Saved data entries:
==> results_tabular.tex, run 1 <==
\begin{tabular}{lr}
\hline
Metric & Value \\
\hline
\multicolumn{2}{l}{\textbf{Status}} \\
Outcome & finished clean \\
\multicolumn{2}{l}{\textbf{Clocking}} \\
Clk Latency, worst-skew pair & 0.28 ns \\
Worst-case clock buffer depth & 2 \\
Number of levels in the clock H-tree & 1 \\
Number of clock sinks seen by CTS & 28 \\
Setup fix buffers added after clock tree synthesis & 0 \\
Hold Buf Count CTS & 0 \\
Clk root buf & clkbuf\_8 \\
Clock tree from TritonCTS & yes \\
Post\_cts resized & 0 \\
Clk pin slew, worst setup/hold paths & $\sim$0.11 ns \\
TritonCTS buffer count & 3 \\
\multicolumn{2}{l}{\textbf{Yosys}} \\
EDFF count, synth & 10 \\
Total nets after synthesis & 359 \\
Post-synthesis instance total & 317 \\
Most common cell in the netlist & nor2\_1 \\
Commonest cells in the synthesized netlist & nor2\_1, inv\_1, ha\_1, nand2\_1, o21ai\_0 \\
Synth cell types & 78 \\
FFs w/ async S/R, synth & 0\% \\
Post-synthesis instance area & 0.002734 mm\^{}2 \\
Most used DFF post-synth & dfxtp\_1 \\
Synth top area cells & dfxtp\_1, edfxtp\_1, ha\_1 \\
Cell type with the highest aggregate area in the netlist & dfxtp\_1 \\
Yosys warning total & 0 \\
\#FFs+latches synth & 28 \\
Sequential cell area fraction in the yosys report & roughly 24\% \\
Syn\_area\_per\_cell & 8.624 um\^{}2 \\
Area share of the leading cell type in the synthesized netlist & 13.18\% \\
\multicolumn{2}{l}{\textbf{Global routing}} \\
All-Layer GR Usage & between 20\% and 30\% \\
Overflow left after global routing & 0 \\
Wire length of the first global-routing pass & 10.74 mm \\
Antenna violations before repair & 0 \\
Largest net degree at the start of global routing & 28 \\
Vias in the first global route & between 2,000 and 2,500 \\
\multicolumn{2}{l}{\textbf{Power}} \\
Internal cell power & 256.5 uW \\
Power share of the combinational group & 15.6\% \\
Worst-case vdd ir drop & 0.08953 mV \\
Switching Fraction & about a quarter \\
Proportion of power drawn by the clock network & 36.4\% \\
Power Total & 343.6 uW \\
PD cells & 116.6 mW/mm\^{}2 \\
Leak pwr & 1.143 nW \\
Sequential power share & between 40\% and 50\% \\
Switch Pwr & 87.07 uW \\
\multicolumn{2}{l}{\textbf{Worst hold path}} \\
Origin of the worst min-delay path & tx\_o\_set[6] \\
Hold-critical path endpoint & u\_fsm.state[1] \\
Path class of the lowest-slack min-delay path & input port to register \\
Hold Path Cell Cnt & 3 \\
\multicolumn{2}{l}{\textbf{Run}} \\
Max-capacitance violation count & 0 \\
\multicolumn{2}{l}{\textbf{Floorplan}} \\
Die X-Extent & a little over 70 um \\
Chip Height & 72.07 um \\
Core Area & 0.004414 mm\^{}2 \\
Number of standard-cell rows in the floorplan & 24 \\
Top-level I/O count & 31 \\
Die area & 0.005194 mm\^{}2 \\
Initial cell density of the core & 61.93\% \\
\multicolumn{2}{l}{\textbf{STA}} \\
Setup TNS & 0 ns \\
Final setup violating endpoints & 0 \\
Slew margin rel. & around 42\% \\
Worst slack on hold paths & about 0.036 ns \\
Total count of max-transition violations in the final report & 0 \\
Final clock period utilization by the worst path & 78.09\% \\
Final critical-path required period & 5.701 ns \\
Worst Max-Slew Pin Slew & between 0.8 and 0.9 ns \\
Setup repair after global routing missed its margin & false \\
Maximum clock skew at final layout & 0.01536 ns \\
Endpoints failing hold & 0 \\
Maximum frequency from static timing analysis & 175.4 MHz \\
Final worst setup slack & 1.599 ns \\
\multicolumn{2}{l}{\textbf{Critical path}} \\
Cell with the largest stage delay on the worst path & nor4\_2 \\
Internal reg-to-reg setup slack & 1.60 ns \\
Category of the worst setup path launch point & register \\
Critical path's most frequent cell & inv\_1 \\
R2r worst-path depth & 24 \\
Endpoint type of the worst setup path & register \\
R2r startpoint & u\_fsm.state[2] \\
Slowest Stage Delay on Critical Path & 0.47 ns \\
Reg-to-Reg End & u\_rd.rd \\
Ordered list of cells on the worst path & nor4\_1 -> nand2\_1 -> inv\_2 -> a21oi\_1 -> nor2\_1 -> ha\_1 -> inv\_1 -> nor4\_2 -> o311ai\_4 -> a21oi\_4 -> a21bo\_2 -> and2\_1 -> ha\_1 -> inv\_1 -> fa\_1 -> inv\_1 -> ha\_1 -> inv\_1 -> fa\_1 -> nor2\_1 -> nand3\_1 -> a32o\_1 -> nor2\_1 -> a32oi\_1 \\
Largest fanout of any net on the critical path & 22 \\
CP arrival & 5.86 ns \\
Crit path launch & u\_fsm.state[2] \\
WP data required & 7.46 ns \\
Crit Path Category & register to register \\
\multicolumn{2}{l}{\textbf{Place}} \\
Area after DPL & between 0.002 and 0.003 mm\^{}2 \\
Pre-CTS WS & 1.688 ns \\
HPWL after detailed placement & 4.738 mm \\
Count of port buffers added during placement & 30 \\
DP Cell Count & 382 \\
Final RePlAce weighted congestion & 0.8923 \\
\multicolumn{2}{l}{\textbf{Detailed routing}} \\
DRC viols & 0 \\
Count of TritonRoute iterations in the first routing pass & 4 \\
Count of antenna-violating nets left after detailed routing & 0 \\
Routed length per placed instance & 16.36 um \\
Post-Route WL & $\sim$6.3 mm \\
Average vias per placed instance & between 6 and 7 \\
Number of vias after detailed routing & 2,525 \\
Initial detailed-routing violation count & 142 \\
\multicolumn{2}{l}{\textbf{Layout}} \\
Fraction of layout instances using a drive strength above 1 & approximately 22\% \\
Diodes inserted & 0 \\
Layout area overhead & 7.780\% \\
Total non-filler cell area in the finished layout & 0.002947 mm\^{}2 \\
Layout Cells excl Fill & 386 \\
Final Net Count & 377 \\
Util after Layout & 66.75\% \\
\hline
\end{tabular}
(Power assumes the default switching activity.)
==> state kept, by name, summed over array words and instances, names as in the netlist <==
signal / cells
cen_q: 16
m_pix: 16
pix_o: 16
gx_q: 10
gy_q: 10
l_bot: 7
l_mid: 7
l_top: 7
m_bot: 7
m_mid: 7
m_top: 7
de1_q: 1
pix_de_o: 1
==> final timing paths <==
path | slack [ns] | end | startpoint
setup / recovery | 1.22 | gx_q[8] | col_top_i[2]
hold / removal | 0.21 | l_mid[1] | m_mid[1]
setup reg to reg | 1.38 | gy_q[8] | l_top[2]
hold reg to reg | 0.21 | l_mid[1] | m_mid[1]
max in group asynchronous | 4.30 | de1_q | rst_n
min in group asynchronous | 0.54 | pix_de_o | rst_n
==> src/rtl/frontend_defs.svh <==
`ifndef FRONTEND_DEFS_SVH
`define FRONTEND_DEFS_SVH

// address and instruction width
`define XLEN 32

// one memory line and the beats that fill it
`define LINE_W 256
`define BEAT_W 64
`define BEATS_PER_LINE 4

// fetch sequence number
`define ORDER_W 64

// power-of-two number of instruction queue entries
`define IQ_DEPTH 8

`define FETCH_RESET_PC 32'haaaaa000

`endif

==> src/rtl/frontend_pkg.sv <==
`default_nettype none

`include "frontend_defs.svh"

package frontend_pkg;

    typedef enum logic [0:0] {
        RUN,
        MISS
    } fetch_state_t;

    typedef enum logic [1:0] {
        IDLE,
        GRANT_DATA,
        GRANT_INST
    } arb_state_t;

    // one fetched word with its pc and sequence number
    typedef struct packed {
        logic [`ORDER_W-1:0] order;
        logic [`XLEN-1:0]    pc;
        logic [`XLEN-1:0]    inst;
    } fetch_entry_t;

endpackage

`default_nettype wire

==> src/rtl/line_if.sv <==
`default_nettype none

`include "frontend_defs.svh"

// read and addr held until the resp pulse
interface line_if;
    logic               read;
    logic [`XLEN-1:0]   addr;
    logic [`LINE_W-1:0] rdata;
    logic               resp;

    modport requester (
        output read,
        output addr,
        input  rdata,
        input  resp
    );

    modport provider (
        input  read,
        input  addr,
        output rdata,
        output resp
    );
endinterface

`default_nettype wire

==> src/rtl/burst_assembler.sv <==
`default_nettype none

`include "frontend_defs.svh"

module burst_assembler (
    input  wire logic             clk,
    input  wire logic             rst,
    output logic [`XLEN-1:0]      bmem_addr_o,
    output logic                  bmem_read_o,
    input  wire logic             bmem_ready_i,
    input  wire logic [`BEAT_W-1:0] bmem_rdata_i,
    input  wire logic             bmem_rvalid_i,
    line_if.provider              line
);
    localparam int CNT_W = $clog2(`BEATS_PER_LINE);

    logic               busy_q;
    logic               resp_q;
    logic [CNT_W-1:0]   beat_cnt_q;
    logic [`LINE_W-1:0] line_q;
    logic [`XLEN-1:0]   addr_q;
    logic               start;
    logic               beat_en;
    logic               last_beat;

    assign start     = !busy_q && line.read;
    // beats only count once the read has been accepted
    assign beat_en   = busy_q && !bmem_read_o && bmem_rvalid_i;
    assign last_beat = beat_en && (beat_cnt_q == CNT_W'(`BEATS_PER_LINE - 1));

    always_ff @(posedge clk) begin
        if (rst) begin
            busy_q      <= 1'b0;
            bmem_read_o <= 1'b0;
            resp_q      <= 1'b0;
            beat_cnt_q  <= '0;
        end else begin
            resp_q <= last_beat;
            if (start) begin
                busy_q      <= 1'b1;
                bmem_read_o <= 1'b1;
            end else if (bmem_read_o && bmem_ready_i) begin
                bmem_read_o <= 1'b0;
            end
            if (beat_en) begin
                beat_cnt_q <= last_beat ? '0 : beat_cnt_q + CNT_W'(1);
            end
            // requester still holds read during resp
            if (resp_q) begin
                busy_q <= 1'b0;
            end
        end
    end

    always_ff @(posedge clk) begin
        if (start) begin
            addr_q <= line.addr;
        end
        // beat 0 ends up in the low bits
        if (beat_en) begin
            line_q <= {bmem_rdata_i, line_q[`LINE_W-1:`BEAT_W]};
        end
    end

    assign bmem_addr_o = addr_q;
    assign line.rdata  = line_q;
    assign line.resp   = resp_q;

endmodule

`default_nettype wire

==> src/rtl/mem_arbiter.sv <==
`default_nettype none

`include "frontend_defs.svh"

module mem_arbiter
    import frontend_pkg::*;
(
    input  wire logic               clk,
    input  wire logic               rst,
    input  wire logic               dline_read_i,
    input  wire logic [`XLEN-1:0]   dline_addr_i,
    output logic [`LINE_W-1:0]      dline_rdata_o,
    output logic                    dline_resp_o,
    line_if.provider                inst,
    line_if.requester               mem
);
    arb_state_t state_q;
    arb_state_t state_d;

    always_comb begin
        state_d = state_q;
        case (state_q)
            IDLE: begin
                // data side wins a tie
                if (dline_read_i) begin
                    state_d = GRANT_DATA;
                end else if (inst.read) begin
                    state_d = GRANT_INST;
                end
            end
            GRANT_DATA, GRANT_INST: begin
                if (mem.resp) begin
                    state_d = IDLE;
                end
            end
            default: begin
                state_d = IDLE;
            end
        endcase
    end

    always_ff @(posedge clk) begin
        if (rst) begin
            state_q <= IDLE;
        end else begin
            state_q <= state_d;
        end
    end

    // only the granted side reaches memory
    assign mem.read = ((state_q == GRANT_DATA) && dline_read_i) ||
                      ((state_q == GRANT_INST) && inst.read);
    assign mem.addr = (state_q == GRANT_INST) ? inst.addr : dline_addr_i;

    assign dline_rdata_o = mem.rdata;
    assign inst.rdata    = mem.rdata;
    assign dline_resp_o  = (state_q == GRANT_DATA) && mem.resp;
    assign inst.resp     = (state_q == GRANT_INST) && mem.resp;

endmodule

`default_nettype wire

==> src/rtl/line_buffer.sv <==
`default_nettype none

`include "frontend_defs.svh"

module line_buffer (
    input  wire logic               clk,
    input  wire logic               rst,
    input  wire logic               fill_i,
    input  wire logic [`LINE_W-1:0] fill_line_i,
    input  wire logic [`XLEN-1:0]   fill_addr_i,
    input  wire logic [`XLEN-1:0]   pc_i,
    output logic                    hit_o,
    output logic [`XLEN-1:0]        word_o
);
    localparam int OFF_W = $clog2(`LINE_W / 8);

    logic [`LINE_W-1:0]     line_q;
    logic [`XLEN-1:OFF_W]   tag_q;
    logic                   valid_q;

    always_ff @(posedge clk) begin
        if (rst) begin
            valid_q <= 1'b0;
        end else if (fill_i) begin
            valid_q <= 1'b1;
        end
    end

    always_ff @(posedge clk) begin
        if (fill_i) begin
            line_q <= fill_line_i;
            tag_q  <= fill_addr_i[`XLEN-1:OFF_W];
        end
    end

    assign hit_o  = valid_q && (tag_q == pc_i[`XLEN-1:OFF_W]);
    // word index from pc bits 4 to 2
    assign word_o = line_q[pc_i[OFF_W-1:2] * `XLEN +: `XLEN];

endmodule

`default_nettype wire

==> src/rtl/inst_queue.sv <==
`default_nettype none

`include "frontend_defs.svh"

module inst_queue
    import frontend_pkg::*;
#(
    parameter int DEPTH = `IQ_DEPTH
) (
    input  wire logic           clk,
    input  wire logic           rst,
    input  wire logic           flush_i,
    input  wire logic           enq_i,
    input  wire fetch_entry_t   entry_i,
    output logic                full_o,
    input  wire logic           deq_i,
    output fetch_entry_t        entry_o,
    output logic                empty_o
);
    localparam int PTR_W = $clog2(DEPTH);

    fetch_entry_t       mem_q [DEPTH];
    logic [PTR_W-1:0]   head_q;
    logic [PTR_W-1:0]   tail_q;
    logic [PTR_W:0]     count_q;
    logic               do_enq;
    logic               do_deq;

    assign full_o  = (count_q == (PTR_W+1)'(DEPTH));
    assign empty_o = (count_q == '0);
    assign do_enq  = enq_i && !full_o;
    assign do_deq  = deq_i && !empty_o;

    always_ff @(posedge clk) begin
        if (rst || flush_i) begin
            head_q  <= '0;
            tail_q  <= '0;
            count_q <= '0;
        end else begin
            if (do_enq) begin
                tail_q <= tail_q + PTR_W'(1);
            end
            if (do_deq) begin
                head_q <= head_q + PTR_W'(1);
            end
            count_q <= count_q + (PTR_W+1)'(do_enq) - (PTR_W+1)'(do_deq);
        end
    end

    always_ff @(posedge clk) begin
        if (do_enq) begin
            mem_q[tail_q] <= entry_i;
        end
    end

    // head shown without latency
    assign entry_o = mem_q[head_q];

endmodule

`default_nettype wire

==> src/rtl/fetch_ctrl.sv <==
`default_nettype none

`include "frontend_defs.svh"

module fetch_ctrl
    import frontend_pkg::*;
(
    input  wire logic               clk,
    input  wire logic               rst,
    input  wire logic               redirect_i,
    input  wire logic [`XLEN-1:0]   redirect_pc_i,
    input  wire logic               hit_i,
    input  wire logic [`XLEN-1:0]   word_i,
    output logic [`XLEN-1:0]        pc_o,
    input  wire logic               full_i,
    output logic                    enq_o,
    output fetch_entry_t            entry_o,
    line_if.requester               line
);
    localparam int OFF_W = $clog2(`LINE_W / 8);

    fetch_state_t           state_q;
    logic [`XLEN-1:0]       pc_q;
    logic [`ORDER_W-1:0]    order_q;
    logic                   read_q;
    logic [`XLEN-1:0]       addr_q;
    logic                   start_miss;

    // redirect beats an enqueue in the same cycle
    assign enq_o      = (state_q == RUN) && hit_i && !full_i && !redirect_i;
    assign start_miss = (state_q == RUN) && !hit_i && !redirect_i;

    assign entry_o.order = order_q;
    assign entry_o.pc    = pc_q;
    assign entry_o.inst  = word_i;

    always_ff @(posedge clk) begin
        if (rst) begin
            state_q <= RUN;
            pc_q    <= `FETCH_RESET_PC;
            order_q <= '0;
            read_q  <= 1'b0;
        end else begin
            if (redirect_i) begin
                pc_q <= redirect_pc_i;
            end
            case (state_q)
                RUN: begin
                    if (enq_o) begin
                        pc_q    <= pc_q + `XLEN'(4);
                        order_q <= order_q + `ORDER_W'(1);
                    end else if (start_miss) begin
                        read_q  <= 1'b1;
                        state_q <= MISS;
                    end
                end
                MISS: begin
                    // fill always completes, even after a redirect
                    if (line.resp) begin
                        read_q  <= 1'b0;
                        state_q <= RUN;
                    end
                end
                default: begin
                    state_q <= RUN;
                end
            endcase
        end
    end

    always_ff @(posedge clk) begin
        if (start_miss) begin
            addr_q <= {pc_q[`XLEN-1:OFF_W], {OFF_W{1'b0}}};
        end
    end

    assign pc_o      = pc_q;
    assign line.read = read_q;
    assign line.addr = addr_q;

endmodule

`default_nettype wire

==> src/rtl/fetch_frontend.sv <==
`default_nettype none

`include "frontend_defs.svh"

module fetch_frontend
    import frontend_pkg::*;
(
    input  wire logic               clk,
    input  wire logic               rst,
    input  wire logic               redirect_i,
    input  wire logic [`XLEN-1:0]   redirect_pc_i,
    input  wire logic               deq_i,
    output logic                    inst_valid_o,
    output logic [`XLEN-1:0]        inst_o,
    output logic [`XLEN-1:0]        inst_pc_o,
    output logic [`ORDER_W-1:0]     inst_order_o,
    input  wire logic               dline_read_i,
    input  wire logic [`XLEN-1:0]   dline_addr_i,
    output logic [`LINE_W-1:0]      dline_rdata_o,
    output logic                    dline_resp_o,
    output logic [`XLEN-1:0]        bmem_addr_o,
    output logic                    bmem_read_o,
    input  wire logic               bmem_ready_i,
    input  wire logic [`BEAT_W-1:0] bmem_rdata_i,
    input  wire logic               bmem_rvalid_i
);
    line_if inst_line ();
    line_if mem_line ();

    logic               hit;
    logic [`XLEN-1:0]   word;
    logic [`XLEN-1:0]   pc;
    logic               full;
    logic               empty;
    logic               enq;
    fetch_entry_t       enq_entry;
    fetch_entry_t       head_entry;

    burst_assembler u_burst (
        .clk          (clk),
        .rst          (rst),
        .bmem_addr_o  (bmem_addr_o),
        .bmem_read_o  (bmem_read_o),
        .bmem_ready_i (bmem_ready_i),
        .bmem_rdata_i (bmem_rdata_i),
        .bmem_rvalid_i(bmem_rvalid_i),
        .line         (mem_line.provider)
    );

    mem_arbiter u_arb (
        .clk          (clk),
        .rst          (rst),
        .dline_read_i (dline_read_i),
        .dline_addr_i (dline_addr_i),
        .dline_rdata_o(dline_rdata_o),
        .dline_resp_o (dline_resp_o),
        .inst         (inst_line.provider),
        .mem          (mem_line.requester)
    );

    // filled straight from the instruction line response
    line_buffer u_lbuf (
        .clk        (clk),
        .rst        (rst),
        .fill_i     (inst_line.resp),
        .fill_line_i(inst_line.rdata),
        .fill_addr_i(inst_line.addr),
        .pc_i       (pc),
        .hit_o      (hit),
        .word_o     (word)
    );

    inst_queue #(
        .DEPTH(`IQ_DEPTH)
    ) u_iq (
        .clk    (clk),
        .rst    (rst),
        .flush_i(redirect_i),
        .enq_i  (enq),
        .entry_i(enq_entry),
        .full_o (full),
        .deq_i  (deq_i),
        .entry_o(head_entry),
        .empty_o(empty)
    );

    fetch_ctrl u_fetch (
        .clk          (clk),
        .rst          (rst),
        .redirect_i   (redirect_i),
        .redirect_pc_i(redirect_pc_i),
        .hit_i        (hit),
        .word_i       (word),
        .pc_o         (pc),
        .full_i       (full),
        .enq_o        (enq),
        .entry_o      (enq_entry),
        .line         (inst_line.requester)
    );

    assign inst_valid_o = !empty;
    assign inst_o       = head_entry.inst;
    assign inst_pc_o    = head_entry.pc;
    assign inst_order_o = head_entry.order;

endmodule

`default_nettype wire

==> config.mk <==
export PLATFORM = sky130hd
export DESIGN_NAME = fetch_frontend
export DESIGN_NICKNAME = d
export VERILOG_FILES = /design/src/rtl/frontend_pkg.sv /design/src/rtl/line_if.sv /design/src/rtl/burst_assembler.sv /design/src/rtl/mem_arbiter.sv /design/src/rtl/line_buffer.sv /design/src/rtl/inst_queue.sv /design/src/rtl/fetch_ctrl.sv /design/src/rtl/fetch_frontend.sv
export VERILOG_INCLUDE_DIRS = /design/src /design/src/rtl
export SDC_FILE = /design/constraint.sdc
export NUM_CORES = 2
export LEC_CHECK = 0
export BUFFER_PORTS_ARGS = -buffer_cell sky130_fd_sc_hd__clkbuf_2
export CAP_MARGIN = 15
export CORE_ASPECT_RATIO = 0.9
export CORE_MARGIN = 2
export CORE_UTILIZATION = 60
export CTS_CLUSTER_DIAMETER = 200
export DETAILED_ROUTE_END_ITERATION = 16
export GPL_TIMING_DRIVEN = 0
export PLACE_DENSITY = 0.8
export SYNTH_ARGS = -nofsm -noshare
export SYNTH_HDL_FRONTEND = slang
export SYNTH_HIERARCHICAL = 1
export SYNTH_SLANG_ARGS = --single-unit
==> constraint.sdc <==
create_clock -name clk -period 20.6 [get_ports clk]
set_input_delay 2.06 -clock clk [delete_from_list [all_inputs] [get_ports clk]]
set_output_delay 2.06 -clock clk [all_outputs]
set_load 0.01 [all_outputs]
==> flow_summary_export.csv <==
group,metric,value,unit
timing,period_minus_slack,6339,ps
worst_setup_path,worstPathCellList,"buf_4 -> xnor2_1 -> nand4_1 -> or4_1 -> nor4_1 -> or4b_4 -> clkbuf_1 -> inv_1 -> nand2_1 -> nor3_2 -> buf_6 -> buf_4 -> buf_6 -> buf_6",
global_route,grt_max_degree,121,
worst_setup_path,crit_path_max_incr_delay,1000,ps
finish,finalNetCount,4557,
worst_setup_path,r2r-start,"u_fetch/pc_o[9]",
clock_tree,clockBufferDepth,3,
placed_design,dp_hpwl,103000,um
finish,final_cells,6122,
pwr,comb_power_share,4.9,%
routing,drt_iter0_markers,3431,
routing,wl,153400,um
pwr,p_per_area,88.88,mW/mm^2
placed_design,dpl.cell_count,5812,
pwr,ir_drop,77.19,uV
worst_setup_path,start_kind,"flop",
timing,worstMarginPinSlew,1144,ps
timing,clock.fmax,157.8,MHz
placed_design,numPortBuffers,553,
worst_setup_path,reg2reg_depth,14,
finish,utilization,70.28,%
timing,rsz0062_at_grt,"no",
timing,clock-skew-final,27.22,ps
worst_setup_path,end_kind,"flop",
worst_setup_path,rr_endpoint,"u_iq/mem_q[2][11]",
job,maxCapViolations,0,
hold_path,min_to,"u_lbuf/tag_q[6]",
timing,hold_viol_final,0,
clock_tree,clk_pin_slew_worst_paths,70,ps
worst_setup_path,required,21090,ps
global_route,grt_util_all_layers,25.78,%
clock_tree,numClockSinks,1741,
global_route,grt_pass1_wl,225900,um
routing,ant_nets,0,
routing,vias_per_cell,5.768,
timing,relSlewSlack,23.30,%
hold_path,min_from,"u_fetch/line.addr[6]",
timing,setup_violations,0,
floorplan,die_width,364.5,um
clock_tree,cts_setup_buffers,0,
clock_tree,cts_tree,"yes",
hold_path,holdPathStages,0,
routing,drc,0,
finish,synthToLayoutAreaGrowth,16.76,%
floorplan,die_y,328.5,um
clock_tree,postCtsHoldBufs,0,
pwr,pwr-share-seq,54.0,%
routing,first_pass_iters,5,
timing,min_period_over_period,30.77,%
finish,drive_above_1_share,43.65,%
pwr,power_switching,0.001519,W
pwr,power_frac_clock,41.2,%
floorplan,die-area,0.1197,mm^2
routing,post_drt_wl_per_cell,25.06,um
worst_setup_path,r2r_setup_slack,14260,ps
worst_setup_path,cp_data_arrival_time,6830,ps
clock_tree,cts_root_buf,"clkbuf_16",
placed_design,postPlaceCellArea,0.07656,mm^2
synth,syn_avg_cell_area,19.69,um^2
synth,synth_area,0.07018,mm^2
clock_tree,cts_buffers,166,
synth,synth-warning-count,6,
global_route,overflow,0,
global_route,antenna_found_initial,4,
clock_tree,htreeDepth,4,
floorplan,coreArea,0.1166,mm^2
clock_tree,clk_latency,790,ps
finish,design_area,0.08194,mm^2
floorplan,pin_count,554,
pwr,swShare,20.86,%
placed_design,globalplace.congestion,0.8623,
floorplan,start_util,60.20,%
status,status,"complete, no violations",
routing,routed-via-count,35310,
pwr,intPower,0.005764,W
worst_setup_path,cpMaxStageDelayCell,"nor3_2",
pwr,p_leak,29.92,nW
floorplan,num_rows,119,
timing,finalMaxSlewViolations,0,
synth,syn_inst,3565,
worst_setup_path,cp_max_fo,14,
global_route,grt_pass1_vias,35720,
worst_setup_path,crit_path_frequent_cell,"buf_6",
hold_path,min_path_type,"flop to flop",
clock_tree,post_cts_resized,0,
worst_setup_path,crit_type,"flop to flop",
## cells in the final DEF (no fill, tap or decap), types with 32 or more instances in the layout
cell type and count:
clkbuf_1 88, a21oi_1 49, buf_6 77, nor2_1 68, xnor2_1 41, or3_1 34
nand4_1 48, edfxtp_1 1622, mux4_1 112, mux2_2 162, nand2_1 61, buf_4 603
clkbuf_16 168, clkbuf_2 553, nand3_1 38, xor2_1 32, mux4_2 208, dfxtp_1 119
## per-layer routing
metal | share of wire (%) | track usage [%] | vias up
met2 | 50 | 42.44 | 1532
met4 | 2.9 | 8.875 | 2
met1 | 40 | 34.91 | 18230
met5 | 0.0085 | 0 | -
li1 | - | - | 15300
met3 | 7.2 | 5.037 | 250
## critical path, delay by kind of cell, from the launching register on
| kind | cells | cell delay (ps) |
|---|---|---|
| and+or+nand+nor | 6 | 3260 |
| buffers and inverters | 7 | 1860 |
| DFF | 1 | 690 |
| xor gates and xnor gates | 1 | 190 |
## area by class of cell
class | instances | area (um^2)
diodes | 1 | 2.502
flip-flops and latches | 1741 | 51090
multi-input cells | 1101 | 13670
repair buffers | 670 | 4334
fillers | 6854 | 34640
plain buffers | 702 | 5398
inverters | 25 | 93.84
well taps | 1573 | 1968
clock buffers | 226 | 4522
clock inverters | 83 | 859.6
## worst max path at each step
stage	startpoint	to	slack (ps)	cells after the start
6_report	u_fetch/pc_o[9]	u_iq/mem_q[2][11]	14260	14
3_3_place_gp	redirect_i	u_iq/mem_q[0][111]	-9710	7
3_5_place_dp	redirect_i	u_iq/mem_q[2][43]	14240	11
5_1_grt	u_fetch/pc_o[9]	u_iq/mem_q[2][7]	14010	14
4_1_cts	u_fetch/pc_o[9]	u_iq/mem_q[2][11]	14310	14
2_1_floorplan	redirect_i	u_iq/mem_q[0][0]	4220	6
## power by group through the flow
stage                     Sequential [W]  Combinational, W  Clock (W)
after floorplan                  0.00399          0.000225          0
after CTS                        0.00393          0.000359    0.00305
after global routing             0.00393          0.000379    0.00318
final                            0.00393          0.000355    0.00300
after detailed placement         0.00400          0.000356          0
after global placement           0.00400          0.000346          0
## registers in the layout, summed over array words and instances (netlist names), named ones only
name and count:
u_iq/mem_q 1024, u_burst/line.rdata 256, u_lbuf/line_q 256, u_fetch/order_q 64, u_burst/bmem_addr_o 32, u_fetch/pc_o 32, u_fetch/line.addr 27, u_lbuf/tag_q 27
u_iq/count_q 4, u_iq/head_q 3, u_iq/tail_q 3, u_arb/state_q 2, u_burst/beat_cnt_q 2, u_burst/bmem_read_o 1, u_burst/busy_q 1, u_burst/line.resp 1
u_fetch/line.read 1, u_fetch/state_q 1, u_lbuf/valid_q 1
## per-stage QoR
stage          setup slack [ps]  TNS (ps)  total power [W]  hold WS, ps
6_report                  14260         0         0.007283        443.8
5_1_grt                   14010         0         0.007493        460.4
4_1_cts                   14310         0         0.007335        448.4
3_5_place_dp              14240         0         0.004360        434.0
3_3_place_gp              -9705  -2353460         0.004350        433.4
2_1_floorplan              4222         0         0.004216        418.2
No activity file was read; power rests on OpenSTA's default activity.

■ The task ■
When you reach the line holding "Sequential power share" in the records above, begin reproducing exactly, stop after the line holding "Worst slack on hold paths & about 0.036 ns \\", and output nothing else.

■ Answer to this exercise ■
Sequential power share & between 40\% and 50\% \\
Switch Pwr & 87.07 uW \\
\multicolumn{2}{l}{\textbf{Worst hold path}} \\
Origin of the worst min-delay path & tx\_o\_set[6] \\
Hold-critical path endpoint & u\_fsm.state[1] \\
Path class of the lowest-slack min-delay path & input port to register \\
Hold Path Cell Cnt & 3 \\
\multicolumn{2}{l}{\textbf{Run}} \\
Max-capacitance violation count & 0 \\
\multicolumn{2}{l}{\textbf{Floorplan}} \\
Die X-Extent & a little over 70 um \\
Chip Height & 72.07 um \\
Core Area & 0.004414 mm\^{}2 \\
Number of standard-cell rows in the floorplan & 24 \\
Top-level I/O count & 31 \\
Die area & 0.005194 mm\^{}2 \\
Initial cell density of the core & 61.93\% \\
\multicolumn{2}{l}{\textbf{STA}} \\
Setup TNS & 0 ns \\
Final setup violating endpoints & 0 \\
Slew margin rel. & around 42\% \\
Worst slack on hold paths & about 0.036 ns \\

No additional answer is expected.